Victoria Markovitz
A New Way to Transform Old Spaces
Victoria MarkovitzOctober 21, 2014

A rendering of OMA and Olin's 11th Street Bridge Park design

A rendering of OMA and Olin’s 11th Street Bridge Park design

When people talk about revitalizing old infrastructure, they typically mean repairing the failing bridges and roads that are scattered throughout the United States. However, there is another approach that benefits communities and the environment — the adaptive reuse of urban infrastructure.

Cities around the world are transforming abandoned infrastructure into thriving parks and community centerpieces. The parks provide sought-after open space, serve as venues for community events, and bring visitors and businesses to new neighborhoods.

Nexight’s metropolitan neighbor, Washington, D.C., recently unveiled proposed designs for the future 11th Street Bridge Park. The park will rest on a decommissioned vehicular bridge that connects the Capitol Hill neighborhood to historic Anacostia.

The D.C. government, the local nonprofit THEARC, and private donors are sponsoring the project, and launched a competition to solicit designs for the park from top landscape architects around the world. A design by the firms OMA and Olin beat out 80 other contenders to win the bid.

Along with flexible performance venues and areas where visitors can relax, the winning design features rain gardens, urban agriculture, and an environmental education center. The sponsors also hope the park will support economic transformation in neighborhoods east of the Anacostia, and promote physical activity and public health in the city.

However, the space needs to be developed responsibly.

The Bridge Park project draws a lot of inspiration from New York City’s High Line park, which sits on a mile of once-abandoned elevated train tracks on Manhattan’s west side. The park has drawn millions of visitors, boasts beautiful green space, and spurred economic development in surrounding neighborhoods. However locals, and even the city’s mayor, criticize the park for negatively impacting the community in which it sits.
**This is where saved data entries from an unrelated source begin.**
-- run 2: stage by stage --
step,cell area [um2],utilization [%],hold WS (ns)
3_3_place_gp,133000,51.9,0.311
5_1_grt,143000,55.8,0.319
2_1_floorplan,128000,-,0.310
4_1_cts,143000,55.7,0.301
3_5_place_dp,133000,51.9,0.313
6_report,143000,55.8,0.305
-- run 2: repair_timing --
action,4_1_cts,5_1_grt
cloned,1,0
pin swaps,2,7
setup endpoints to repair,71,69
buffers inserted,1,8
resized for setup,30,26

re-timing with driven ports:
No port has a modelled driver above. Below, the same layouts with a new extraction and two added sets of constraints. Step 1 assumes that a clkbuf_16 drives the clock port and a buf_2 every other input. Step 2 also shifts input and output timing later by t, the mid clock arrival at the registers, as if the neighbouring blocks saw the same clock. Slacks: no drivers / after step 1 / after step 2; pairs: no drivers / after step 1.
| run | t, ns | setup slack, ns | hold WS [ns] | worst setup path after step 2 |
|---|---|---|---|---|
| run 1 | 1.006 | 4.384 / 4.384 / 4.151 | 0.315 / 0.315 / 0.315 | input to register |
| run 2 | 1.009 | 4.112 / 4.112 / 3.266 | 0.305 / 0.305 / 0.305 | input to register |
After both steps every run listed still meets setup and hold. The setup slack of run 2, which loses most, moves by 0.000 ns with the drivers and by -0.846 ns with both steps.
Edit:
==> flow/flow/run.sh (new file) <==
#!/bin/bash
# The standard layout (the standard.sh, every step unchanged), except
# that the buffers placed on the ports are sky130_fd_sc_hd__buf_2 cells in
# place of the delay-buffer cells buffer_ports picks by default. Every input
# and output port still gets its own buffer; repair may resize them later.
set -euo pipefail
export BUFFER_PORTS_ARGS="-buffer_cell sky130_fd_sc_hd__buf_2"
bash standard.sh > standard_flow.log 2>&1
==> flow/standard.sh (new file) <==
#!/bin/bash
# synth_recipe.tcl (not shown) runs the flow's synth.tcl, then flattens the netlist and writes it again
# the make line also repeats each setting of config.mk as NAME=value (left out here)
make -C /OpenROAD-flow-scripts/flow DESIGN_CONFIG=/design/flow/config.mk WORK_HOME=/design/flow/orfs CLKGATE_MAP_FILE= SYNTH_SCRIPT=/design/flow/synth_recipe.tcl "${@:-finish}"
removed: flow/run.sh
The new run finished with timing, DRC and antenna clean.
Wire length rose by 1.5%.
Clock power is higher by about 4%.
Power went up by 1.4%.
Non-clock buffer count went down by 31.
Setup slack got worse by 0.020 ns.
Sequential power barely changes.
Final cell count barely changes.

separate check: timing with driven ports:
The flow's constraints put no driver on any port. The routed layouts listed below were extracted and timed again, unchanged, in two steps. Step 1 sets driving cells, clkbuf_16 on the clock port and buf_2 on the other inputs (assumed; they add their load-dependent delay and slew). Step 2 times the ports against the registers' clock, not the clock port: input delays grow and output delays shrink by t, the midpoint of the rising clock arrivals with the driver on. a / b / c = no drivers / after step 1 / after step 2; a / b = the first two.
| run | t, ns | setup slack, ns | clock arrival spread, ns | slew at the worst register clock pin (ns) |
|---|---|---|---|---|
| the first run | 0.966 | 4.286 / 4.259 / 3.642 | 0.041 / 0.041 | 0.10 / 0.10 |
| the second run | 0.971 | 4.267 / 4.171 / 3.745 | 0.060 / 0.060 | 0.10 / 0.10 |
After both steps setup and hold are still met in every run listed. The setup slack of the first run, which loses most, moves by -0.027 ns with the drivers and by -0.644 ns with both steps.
What follows belongs to an exercise in optimizing a design on an open flow for a short achievable clock period and few clock cycles; a production flow would make more cautious choices. The RTL of this run was laid out without a check of its function. Power figures rest on the tool's default switching activity, not on a simulated workload.

**design.v**
```verilog
package isa_pkg;
    typedef enum logic [3:0] {
        OP_ADD    = 4'h0,
        OP_SUB    = 4'h1,
        OP_AND    = 4'h2,
        OP_OR     = 4'h3,
        OP_XOR    = 4'h4,
        OP_ADDI   = 4'h5,
        OP_TID    = 4'h6,
        OP_SETLT  = 4'h7,
        OP_STORE  = 4'h8,
        OP_FINISH = 4'h9
    } opcode_t;
    typedef logic [2:0] reg_addr_t;
    typedef logic [2:0] warp_id_t;
    typedef struct packed {
        opcode_t    opcode;
        reg_addr_t  rd;
        reg_addr_t  rs1;
        reg_addr_t  rs2;
        logic [3:0] rsvd;
        logic [14:0] imm;
    } instr_t;
    typedef struct packed {
        logic        issue;
        warp_id_t    warp;
        opcode_t     alu;
        reg_addr_t   rd;
        reg_addr_t   rs1;
        reg_addr_t   rs2;
        logic [31:0] imm;
        logic        reg_we;
        logic        store_en;
        logic        mask_set;
    } lane_op_t;
endpackage
package core_pkg;
    typedef logic [31:0] data_t;
    typedef logic [9:0]  imem_addr_t;
    typedef logic [11:0] dmem_addr_t;
    typedef struct packed {
        logic [2:0] num_warps;
        imem_addr_t base_addr;
    } kernel_cfg_t;
    typedef enum logic [1:0] {
        SCHED_IDLE,
        SCHED_PICK,
        SCHED_FETCH,
        SCHED_EXEC
    } sched_state_t;
    typedef struct packed {
        logic       valid;
        dmem_addr_t addr;
        data_t      data;
    } store_req_t;
endpackage
module warp_scheduler (
    input  logic        clk,
    input  logic        reset,
    input  logic        start,
    input  logic [2:0]  cfg_num_warps,
    input  logic [9:0]  cfg_base_addr,
    output logic        done,
    output logic        imem_valid,
    output logic [9:0]  imem_addr,
    input  logic        imem_ready,
    input  logic [3:0]  imem_opcode,
    output logic        launch,       
    output logic        capture,      
    output logic [3:0]  warp_live,
    input  logic        room,         
    input  logic        drained,      
    input  logic        r_busy        
);
    logic running;
    logic fin_seen;
    logic cap_fin;
    assign launch  = start && !running;
    assign capture = imem_valid && imem_ready;
    assign cap_fin = capture && (imem_opcode == isa_pkg::OP_FINISH);
    always_ff @(posedge clk or negedge reset) begin
        if (!reset) begin
            running    <= 1'b0;
            fin_seen   <= 1'b0;
            done       <= 1'b0;
            imem_valid <= 1'b0;
            imem_addr  <= '0;
            warp_live  <= '0;
        end else if (!running) begin
            if (start) begin
                done <= (cfg_num_warps == 3'd0);
                if (cfg_num_warps != 3'd0) begin
                    running    <= 1'b1;
                    fin_seen   <= 1'b0;
                    imem_valid <= 1'b1;
                    imem_addr  <= cfg_base_addr;
                    warp_live  <= {cfg_num_warps >= 3'd4, cfg_num_warps >= 3'd3,
                                   cfg_num_warps >= 3'd2, 1'b1};
                end
            end
        end else begin
            if (capture) begin
                imem_addr  <= imem_addr + 10'd1;
                imem_valid <= !cap_fin && room;
                if (cap_fin) fin_seen <= 1'b1;
            end else if (!imem_valid && !fin_seen && room) begin
                imem_valid <= 1'b1;
            end
            if ((cap_fin || fin_seen) && !r_busy && drained) begin
                done    <= 1'b1;
                running <= 1'b0;
            end
        end
    end
endmodule
module instr_decoder (
    input  logic [31:0] instr,
    output logic [2:0]  rs1,
    output logic [2:0]  rs2,
    output logic [2:0]  rd,
    output logic [31:0] imm,
    output logic        reg_we,    
    output logic        use_logic, 
    output logic [1:0]  logic_sel, 
    output logic        b_inv,     
    output logic        b_imm,     
    output logic        setlt,
    output logic        store
);
    logic [3:0] opc;
    assign opc = instr[31:28];
    assign rd  = instr[27:25];
    assign rs1 = instr[24:22];
    assign rs2 = instr[21:19];
    assign imm = {{17{instr[14]}}, instr[14:0]};
    always_comb begin
        reg_we    = 1'b0;
        use_logic = 1'b0;
        logic_sel = 2'd0;
        b_inv     = 1'b0;
        b_imm     = 1'b0;
        setlt     = 1'b0;
        store     = 1'b0;
        case (opc)
            isa_pkg::OP_ADD:    reg_we = 1'b1;
            isa_pkg::OP_SUB:    begin reg_we = 1'b1; b_inv = 1'b1; end
            isa_pkg::OP_AND:    begin reg_we = 1'b1; use_logic = 1'b1; logic_sel = 2'd0; end
            isa_pkg::OP_OR:     begin reg_we = 1'b1; use_logic = 1'b1; logic_sel = 2'd1; end
            isa_pkg::OP_XOR:    begin reg_we = 1'b1; use_logic = 1'b1; logic_sel = 2'd2; end
            isa_pkg::OP_ADDI:   begin reg_we = 1'b1; b_imm = 1'b1; end
            isa_pkg::OP_TID:    begin reg_we = 1'b1; use_logic = 1'b1; logic_sel = 2'd3; end
            isa_pkg::OP_SETLT:  begin setlt = 1'b1; b_inv = 1'b1; end
            isa_pkg::OP_STORE:  begin store = 1'b1; b_imm = 1'b1; end
            default: ;
        endcase
        if (rd == 3'd0) reg_we = 1'b0;
    end
endmodule
module thread_lane #(
    parameter int TID = 0
) (
    input  logic        clk,
    input  logic        reset,
    input  logic        launch,       
    input  logic        warp_live,    
    input  logic        r_valid,
    input  logic [2:0]  r_rs1,
    input  logic [2:0]  r_rs2,
    input  logic [31:0] r_imm,
    input  logic        r_reg_we,
    input  logic        r_use_logic,
    input  logic [1:0]  r_logic_sel,
    input  logic        r_b_inv,
    input  logic        r_b_imm,
    input  logic        r_store,
    input  logic        x_cin,
    input  logic        x_setlt,
    input  logic [7:1]  x_rd_hot,
    input  logic [2:0]  x_rs2,
    output logic        x_store,
    output logic [11:0] x_addr,
    output logic [31:0] x_data
);
    logic [7:1][31:0] regs;
    logic             mask;
    logic [31:0] a;
    logic [31:0] b;
    logic [31:0] lres;
    logic [31:0] xa;
    logic [31:0] xb;
    logic        xwe;
    logic [31:0] sum;
    logic        lt;
    function automatic logic [31:0] rd_reg(input logic [7:1][31:0] r, input logic [2:0] sel);
        rd_reg = (sel == 3'd0) ? 32'd0 : r[sel];
    endfunction
    assign a = rd_reg(regs, r_rs1);
    assign b = rd_reg(regs, r_rs2);
    always_comb begin
        case (r_logic_sel)
            2'd0:    lres = a & b;
            2'd1:    lres = a | b;
            2'd2:    lres = a ^ b;
            default: lres = 32'(TID);
        endcase
    end
    always_ff @(posedge clk) begin
        xa <= r_use_logic ? 32'd0 : a;
        if (r_use_logic)  xb <= lres;
        else if (r_b_inv) xb <= ~b;
        else if (r_b_imm) xb <= r_imm;
        else              xb <= b;
    end
    always_ff @(posedge clk or negedge reset) begin
        if (!reset) begin
            xwe     <= 1'b0;
            x_store <= 1'b0;
        end else begin
            xwe     <= r_valid && r_reg_we && mask && warp_live;
            x_store <= r_valid && r_store && mask && warp_live;
        end
    end
    assign sum = xa + xb + 32'(x_cin);
    assign lt = (xa[31] == xb[31]) ? xa[31] : sum[31];
    always_ff @(posedge clk) begin
        for (int i = 1; i < 8; i++) begin
            if (xwe && x_rd_hot[i]) regs[i] <= sum;
        end
        if (launch)       mask <= 1'b1;
        else if (x_setlt) mask <= lt;
    end
    assign x_addr = sum[11:0];
    assign x_data = rd_reg(regs, x_rs2);
endmodule
module lane_collector #(
    parameter int QD = 4
) (
    input  logic              clk,
    input  logic              reset,
    input  logic [3:0]        g_valid,
    input  logic [3:0][11:0]  g_addr,
    input  logic [3:0][31:0]  g_data,
    output logic [$clog2(QD+1)-1:0] count_next,
    output logic              store_valid,
    output logic [11:0]       store_addr,
    output logic [31:0]       store_data
);
    localparam int CW = $clog2(QD+1);
    logic [QD-1:0][3:0]        qm;
    logic [QD-1:0][3:0][11:0]  qa;
    logic [QD-1:0][3:0][31:0]  qd;
    logic [CW-1:0]             qc;
    logic [1:0] hw;
    logic [3:0] hrest;
    logic       pop;
    logic [1:0] gw;
    logic [3:0] grest;
    logic       qempty;
    logic       enq;
    logic [3:0] enq_m;
    logic [CW-1:0] enq_pos;
    function automatic logic [1:0] lowest(input logic [3:0] m);
        if (m[0])      lowest = 2'd0;
        else if (m[1]) lowest = 2'd1;
        else if (m[2]) lowest = 2'd2;
        else           lowest = 2'd3;
    endfunction
    assign qempty = (qc == '0);
    assign hw     = lowest(qm[0]);
    assign hrest  = qm[0] & (qm[0] - 4'd1);
    assign pop    = !qempty && (hrest == 4'd0);
    assign gw     = lowest(g_valid);
    assign grest  = g_valid & (g_valid - 4'd1);
    always_comb begin
        if (qempty) begin
            enq   = (grest != 4'd0);
            enq_m = grest;
        end else begin
            enq   = (g_valid != 4'd0);
            enq_m = g_valid;
        end
        enq_pos    = qc - CW'(pop);
        count_next = qc - CW'(pop) + CW'(enq);
    end
    always_ff @(posedge clk or negedge reset) begin
        if (!reset) begin
            qc          <= '0;
            store_valid <= 1'b0;
        end else begin
            qc          <= count_next;
            store_valid <= !qempty || (g_valid != 4'd0);
        end
    end
    always_ff @(posedge clk) begin
        if (qempty) begin
            store_addr <= g_addr[gw];
            store_data <= g_data[gw];
        end else begin
            store_addr <= qa[0][hw];
            store_data <= qd[0][hw];
        end
        for (int i = 0; i < QD; i++) begin
            if (enq && CW'(i) == enq_pos) begin
                qm[i] <= enq_m;
                qa[i] <= g_addr;
                qd[i] <= g_data;
            end else if (pop) begin
                qm[i] <= qm[(i < QD - 1) ? i + 1 : i];
                qa[i] <= qa[(i < QD - 1) ? i + 1 : i];
                qd[i] <= qd[(i < QD - 1) ? i + 1 : i];
            end else if (i == 0 && !qempty) begin
                qm[0] <= hrest;
            end
        end
    end
endmodule
module simt_core #(
    parameter int WARPS   = 4,
    parameter int THREADS = 4
) (
    input  logic                                 clk,
    input  logic                                 reset,
    input  logic                                 start,
    input  logic [2:0]                           cfg_num_warps,
    input  logic [9:0]                           cfg_base_addr,
    output logic                                 done,
    output logic                                 imem_valid,
    output logic [9:0]                           imem_addr,
    input  logic                                 imem_ready,
    input  logic [31:0]                          imem_data,
    output logic [THREADS-1:0]                   store_valid,
    output logic [THREADS*12-1:0]                store_addr,
    output logic [THREADS*32-1:0]                store_data
);
    localparam int QD = 4;
    localparam int CW = $clog2(QD+1);
    logic        launch;
    logic        capture;
    logic [3:0]  warp_live;
    logic        room;
    logic        drained;
    logic [31:0] ir;
    logic        r_valid;
    always_ff @(posedge clk) begin
        ir <= imem_data;
    end
    always_ff @(posedge clk or negedge reset) begin
        if (!reset) r_valid <= 1'b0;
        else        r_valid <= capture && (imem_data[31:28] != isa_pkg::OP_FINISH);
    end
    warp_scheduler u_sched (
        .clk           (clk),
        .reset         (reset),
        .start         (start),
        .cfg_num_warps (cfg_num_warps),
        .cfg_base_addr (cfg_base_addr),
        .done          (done),
        .imem_valid    (imem_valid),
        .imem_addr     (imem_addr),
        .imem_ready    (imem_ready),
        .imem_opcode   (imem_data[31:28]),
        .launch        (launch),
        .capture       (capture),
        .warp_live     (warp_live),
        .room          (room),
        .drained       (drained),
        .r_busy        (r_valid)
    );
    logic [2:0]  r_rs1, r_rs2, r_rd;
    logic [31:0] r_imm;
    logic        r_reg_we, r_use_logic, r_b_inv, r_b_imm, r_setlt, r_store;
    logic [1:0]  r_logic_sel;
    instr_decoder u_dec (
        .instr     (ir),
        .rs1       (r_rs1),
        .rs2       (r_rs2),
        .rd        (r_rd),
        .imm       (r_imm),
        .reg_we    (r_reg_we),
        .use_logic (r_use_logic),
        .logic_sel (r_logic_sel),
        .b_inv     (r_b_inv),
        .b_imm     (r_b_imm),
        .setlt     (r_setlt),
        .store     (r_store)
    );
    logic        x_cin;
    logic        x_setlt;
    logic [7:1]  x_rd_hot;
    logic [2:0]  x_rs2;
    always_ff @(posedge clk) begin
        x_cin <= r_b_inv;
        x_rs2 <= r_rs2;
        for (int i = 1; i < 8; i++) x_rd_hot[i] <= (r_rd == 3'(i));
    end
    always_ff @(posedge clk or negedge reset) begin
        if (!reset) x_setlt <= 1'b0;
        else        x_setlt <= r_valid && r_setlt;
    end
    logic [15:0]       x_store;
    logic [15:0][11:0] x_addr;
    logic [15:0][31:0] x_data;
    for (genvar t = 0; t < 16; t++) begin : g_thr
        thread_lane #(.TID(t)) u_thr (
            .clk         (clk),
            .reset       (reset),
            .launch      (launch),
            .warp_live   (warp_live[t / 4]),
            .r_valid     (r_valid),
            .r_rs1       (r_rs1),
            .r_rs2       (r_rs2),
            .r_imm       (r_imm),
            .r_reg_we    (r_reg_we),
            .r_use_logic (r_use_logic),
            .r_logic_sel (r_logic_sel),
            .r_b_inv     (r_b_inv),
            .r_b_imm     (r_b_imm),
            .r_store     (r_store),
            .x_cin       (x_cin),
            .x_setlt     (x_setlt),
            .x_rd_hot    (x_rd_hot),
            .x_rs2       (x_rs2),
            .x_store     (x_store[t]),
            .x_addr      (x_addr[t]),
            .x_data      (x_data[t])
        );
    end
    logic [3:0][CW-1:0] q_next;
    logic [3:0]         l_room;
    logic [3:0]         l_empty;
    for (genvar l = 0; l < 4; l++) begin : g_lane
        lane_collector #(.QD(QD)) u_q (
            .clk         (clk),
            .reset       (reset),
            .g_valid     ({x_store[12 + l], x_store[8 + l], x_store[4 + l], x_store[l]}),
            .g_addr      ({x_addr[12 + l], x_addr[8 + l], x_addr[4 + l], x_addr[l]}),
            .g_data      ({x_data[12 + l], x_data[8 + l], x_data[4 + l], x_data[l]}),
            .count_next  (q_next[l]),
            .store_valid (store_valid[l]),
            .store_addr  (store_addr[l*12 +: 12]),
            .store_data  (store_data[l*32 +: 32])
        );
        assign l_room[l]  = (q_next[l] <= CW'(QD - 2));
        assign l_empty[l] = (q_next[l] == '0);
    end
    assign room    = &l_room;
    assign drained = &l_empty;
endmodule
```
This design comes from an exercise in tuning for small area, a short achievable clock period and few clock cycles per item on the open sky130 flow, not from production work. RTL that was checked went through simulation tests only; none was proved equivalent to the original. Power figures rest on the tool's default switching activity, not on a simulated workload.

== the baseline ==
==> flow/design.v (excerpt) <==
module output_eval_top (
	input logic clk,
	input logic reset,
	input logic wb_cyc_i,
	input logic wb_stb_i,
	input logic wb_we_i,
	input logic [99:0] wb_dat_i,
	output logic [58:0] wb_dat_o,
	output logic wb_ack_o
);
Size: ~2,600 cells after synthesis, ~140 flip-flops, roughly 170 I/O pins, about 0.021 sq mm of cells after synthesis.
Settings: LEC_CHECK=0, ABC_AREA=1, CAP_MARGIN=20, CORE_MARGIN=2, CORE_UTILIZATION=40, SETUP_SLACK_MARGIN=2.0, SLEW_MARGIN=20; clock period 7.5 ns.
run.sh (not shown) runs the stock make flow with config.mk's settings and CLKGATE_MAP_FILE= SYNTH_SCRIPT=/design/flow/synth_recipe.tcl, a recipe that flattens the netlist after the stock synthesis.
Testbench counts of the baseline, summed over its fixed seeds: cycles 6,400, items 3,200.
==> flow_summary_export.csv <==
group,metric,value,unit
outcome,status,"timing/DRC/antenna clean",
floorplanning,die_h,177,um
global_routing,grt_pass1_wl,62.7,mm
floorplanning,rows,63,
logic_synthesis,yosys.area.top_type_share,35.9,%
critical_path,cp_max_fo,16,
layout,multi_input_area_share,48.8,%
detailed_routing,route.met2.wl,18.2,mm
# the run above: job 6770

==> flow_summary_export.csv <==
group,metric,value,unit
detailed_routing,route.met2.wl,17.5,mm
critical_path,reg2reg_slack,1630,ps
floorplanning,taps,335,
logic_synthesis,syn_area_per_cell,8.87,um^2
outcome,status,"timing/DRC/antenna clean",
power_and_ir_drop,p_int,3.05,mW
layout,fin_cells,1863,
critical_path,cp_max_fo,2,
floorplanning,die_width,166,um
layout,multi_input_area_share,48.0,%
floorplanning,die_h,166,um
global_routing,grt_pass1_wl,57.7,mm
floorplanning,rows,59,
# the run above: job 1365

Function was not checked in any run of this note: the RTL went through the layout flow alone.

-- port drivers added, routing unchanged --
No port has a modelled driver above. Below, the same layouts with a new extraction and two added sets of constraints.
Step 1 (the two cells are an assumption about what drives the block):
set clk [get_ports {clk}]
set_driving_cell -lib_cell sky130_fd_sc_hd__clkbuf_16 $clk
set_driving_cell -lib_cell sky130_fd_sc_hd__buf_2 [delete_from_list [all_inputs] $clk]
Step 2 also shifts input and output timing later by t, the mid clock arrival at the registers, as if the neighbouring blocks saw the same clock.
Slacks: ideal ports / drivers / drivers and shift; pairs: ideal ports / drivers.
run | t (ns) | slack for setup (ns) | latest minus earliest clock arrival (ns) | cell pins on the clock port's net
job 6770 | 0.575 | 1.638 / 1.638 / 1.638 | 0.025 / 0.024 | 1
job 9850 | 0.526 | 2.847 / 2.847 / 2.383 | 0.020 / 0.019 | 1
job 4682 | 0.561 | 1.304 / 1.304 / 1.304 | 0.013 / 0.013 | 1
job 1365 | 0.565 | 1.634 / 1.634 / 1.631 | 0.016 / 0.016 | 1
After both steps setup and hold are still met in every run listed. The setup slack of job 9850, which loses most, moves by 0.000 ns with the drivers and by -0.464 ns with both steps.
Source: an optimization exercise on an open RTL-to-GDS flow (aim: small area, a short achievable clock period and few clock cycles per item). Production flows keep margins and buffers that such runs may drop. Where RTL was checked, it was by simulation tests only, not by an equivalence proof against the original.

Setup of run K:
==> flow/design.v (excerpt) <==
module tomasulo_core #(
  parameter logic [31:0] REG_INIT = 32'd5
) (
  input  logic        GCLK,
  input  logic        rst,
  input  logic [31:0] inst,          
  input  logic        inst_valid,
  output logic        fetch_en,
  output logic        wb_valid,      
  output logic [31:0] wb_value,
  input  logic [3:0]  dbg_addr,
  output logic [31:0] dbg_data,
  output logic        dbg_pending,
  output logic        idle           
);
Size in the first run: ~4,200 cells after synthesis, about 110 I/O pins.
==> module tomasulo_core, before the edit <==
module tomasulo_core #(
  parameter logic [31:0] REG_INIT = 32'd5
) (
  input  logic        GCLK,
  input  logic        rst,
  input  logic [31:0] inst,          
  input  logic        inst_valid,
  output logic        fetch_en,
  output logic        wb_valid,      
  output logic [31:0] wb_value,
  input  logic [3:0]  dbg_addr,
  output logic [31:0] dbg_data,
  output logic        dbg_pending,
  output logic        idle           
);
  logic [31:0] rf   [16];
  logic [15:0] wr_q;                 
  logic        halted;
  logic        take, issue;
  logic [3:0]  opc, dst, src1, src2;
  logic        e_valid;
  logic        e_mul, e_sub;
  logic [3:0]  e_dst;
  logic [31:0] e_a, e_b;
  logic [31:0] x_y;
  logic        w_valid;
  logic [3:0]  w_dst;
  logic [31:0] w_val;
  logic [31:0] rd_a, rd_b;
  logic [31:0] port_a, port_b;
  logic [3:0]  addr_a, addr_b;
  logic        r_pend;
  logic [3:0]  r_src1, r_src2;
  assign opc  = inst[31:28];
  assign dst  = inst[27:24];
  assign src1 = inst[23:20];
  assign src2 = inst[19:16];
  assign fetch_en = !halted && !r_pend;
  assign take     = inst_valid && fetch_en;
  assign issue    = take && (opc != tomasulo_pkg::OP_HLT);
  function automatic logic [31:0] rf_read(input logic [3:0] r);
    logic [15:0] hit;
    rf_read = '0;
    for (int j = 0; j < 16; j++) begin
      hit[j] = (r == j[3:0]);
      rf_read = rf_read | ({32{hit[j] & wr_q[j]}} & rf[j]);
    end
    if (|(hit & ~wr_q)) rf_read = rf_read | REG_INIT;
  endfunction
  assign addr_a = idle ? dbg_addr : r_pend ? r_src1 : src1;
  assign addr_b = r_pend ? r_src2 : src2;
  assign port_a = rf_read(addr_a);
  assign port_b = rf_read(addr_b);
  assign rd_a = idle ? REG_INIT : (w_valid && w_dst == src1) ? w_val : port_a;
  assign rd_b = (w_valid && w_dst == src2) ? w_val : port_b;
  always_ff @(posedge GCLK) begin
    if (rst) begin
      halted  <= 1'b0;
      r_pend  <= 1'b0;
      e_valid <= 1'b0;
      w_valid <= 1'b0;
      wr_q    <= '0;
    end else begin
      if (take && opc == tomasulo_pkg::OP_HLT) halted <= 1'b1;
      r_pend  <= issue && idle && wr_q[src1];
      e_valid <= (issue && !(idle && wr_q[src1])) || r_pend;
      w_valid <= e_valid;
      if (w_valid) wr_q[w_dst] <= 1'b1;
    end
  end
  always_ff @(posedge GCLK) begin
    if (!r_pend) begin
      e_mul  <= (opc == tomasulo_pkg::OP_MUL);
      e_sub  <= (opc == tomasulo_pkg::OP_SUB);
      e_dst  <= dst;
      r_src1 <= src1;
      r_src2 <= src2;
    end
    e_a   <= (e_valid && e_dst == src1) ? x_y : rd_a;
    e_b   <= (e_valid && e_dst == src2) ? x_y : rd_b;
    w_dst <= e_dst;
    w_val <= x_y;
    if (w_valid) rf[w_dst] <= w_val;
  end
  exec_unit u_exec (.is_mul(e_mul), .is_sub(e_sub), .a(e_a), .b(e_b), .y(x_y));
  assign wb_valid    = w_valid;
  assign wb_value    = w_val;
  assign idle        = !e_valid && !w_valid && !r_pend;
  assign dbg_data    = port_a;   
  assign dbg_pending = (e_valid && e_dst == dbg_addr) || (w_valid && w_dst == dbg_addr);
endmodule
This design comes from an exercise in tuning for small area, a short achievable clock period and few clock cycles per item on the open sky130 flow, not from production work.
Only simulation tests tie the RTL to the original design; equivalence was not proved.
Power and IR drop assume default switching activity.

==> flow/design.v (excerpt) <==
module wheel_pulse_rate_remapper (
  input  logic        clk_i,
  input  logic        rst_ni,
  input  logic        s_axis_tvalid,
  output logic        s_axis_tready,
  input  logic [7:0]  s_axis_tdata,
  output logic        m_axis_tvalid,
  input  logic        m_axis_tready,
  output logic [39:0] m_axis_tdata,
  input  logic        cfg_valid_i,
  output logic        cfg_ready_o,
  input  logic [2:0]  cfg_index_i,
  input  logic [31:0] cfg_data_i
);
  localparam int QCNT_W = 5;
  localparam logic [QCNT_W-1:0] QCNT_LIM = QCNT_W'(28);
  logic [15:0] slow_q;
  logic [9:0]  debounce_q;
  logic [15:0] idle_q;
  logic [7:0]  pulse_q;
  logic [21:0] hold_q;
  assign cfg_ready_o = 1'b1;
  always_ff @(posedge clk_i or negedge rst_ni) begin
    if (!rst_ni) begin
      slow_q     <= 16'd383;
      debounce_q <= 10'd100;
      idle_q     <= 16'd4000;
      pulse_q    <= 8'd2;
      hold_q     <= 22'd900000;
    end else if (cfg_valid_i) begin
      case (cfg_index_i)
        3'd1: slow_q     <= cfg_data_i[15:0];
  ...
export LEC_CHECK = 0
export CAP_MARGIN = 20
export CORE_MARGIN = 2
export CORE_UTILIZATION = 40
export SETUP_SLACK_MARGIN = 4.3
export SLEW_MARGIN = 20
create_clock -name core_clock -period 8.0 [get_ports {clk_i}]
run.sh (not shown) runs the stock make flow with config.mk's settings and CLKGATE_MAP_FILE= SYNTH_SCRIPT=/design/flow/synth_recipe.tcl, a recipe that flattens the netlist after the stock synthesis.
The first run passed the timing, design-rule and antenna checks.
Testbench counts at the start, summed over its fixed seeds: cycles 8,885, items 8,000.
They state the High Line led to rapid gentrification, replacing local businesses and art galleries with luxury development. And instead of being a spot where city dwellers can connect, the park is now clogged with tourists.

Steve Kratz, director of the Bridge Park project, addressed these concerns at a news conference for the winning design. The Washington Post reported on these comments: “Kratz said the key thing is to address the problem now, before any kind of speculation begins, and while property values are still low enough that the city and the neighborhoods have options. Those may include having the city invest in cheaper properties, hold on to them, and then drive a hard bargain when it comes to affordable housing ratios; using historic tax credits to enable residents to maintain and stay in their properties; creating some kind of ‘artistic overlay’ that would steer development toward cultural uses and encourage diverse populations to remain in the area; and create hiring guidelines that would benefit local and city workers.”

If done well, the Bridge Park can serve as an example of how neglected spaces can become beautiful, urban gathering places that promote public health and environmental awareness. As cities continue to complete these ambitious projects, it’s important to keep the focus on using infrastructure to create community amenities that will benefit those most impacted by its development.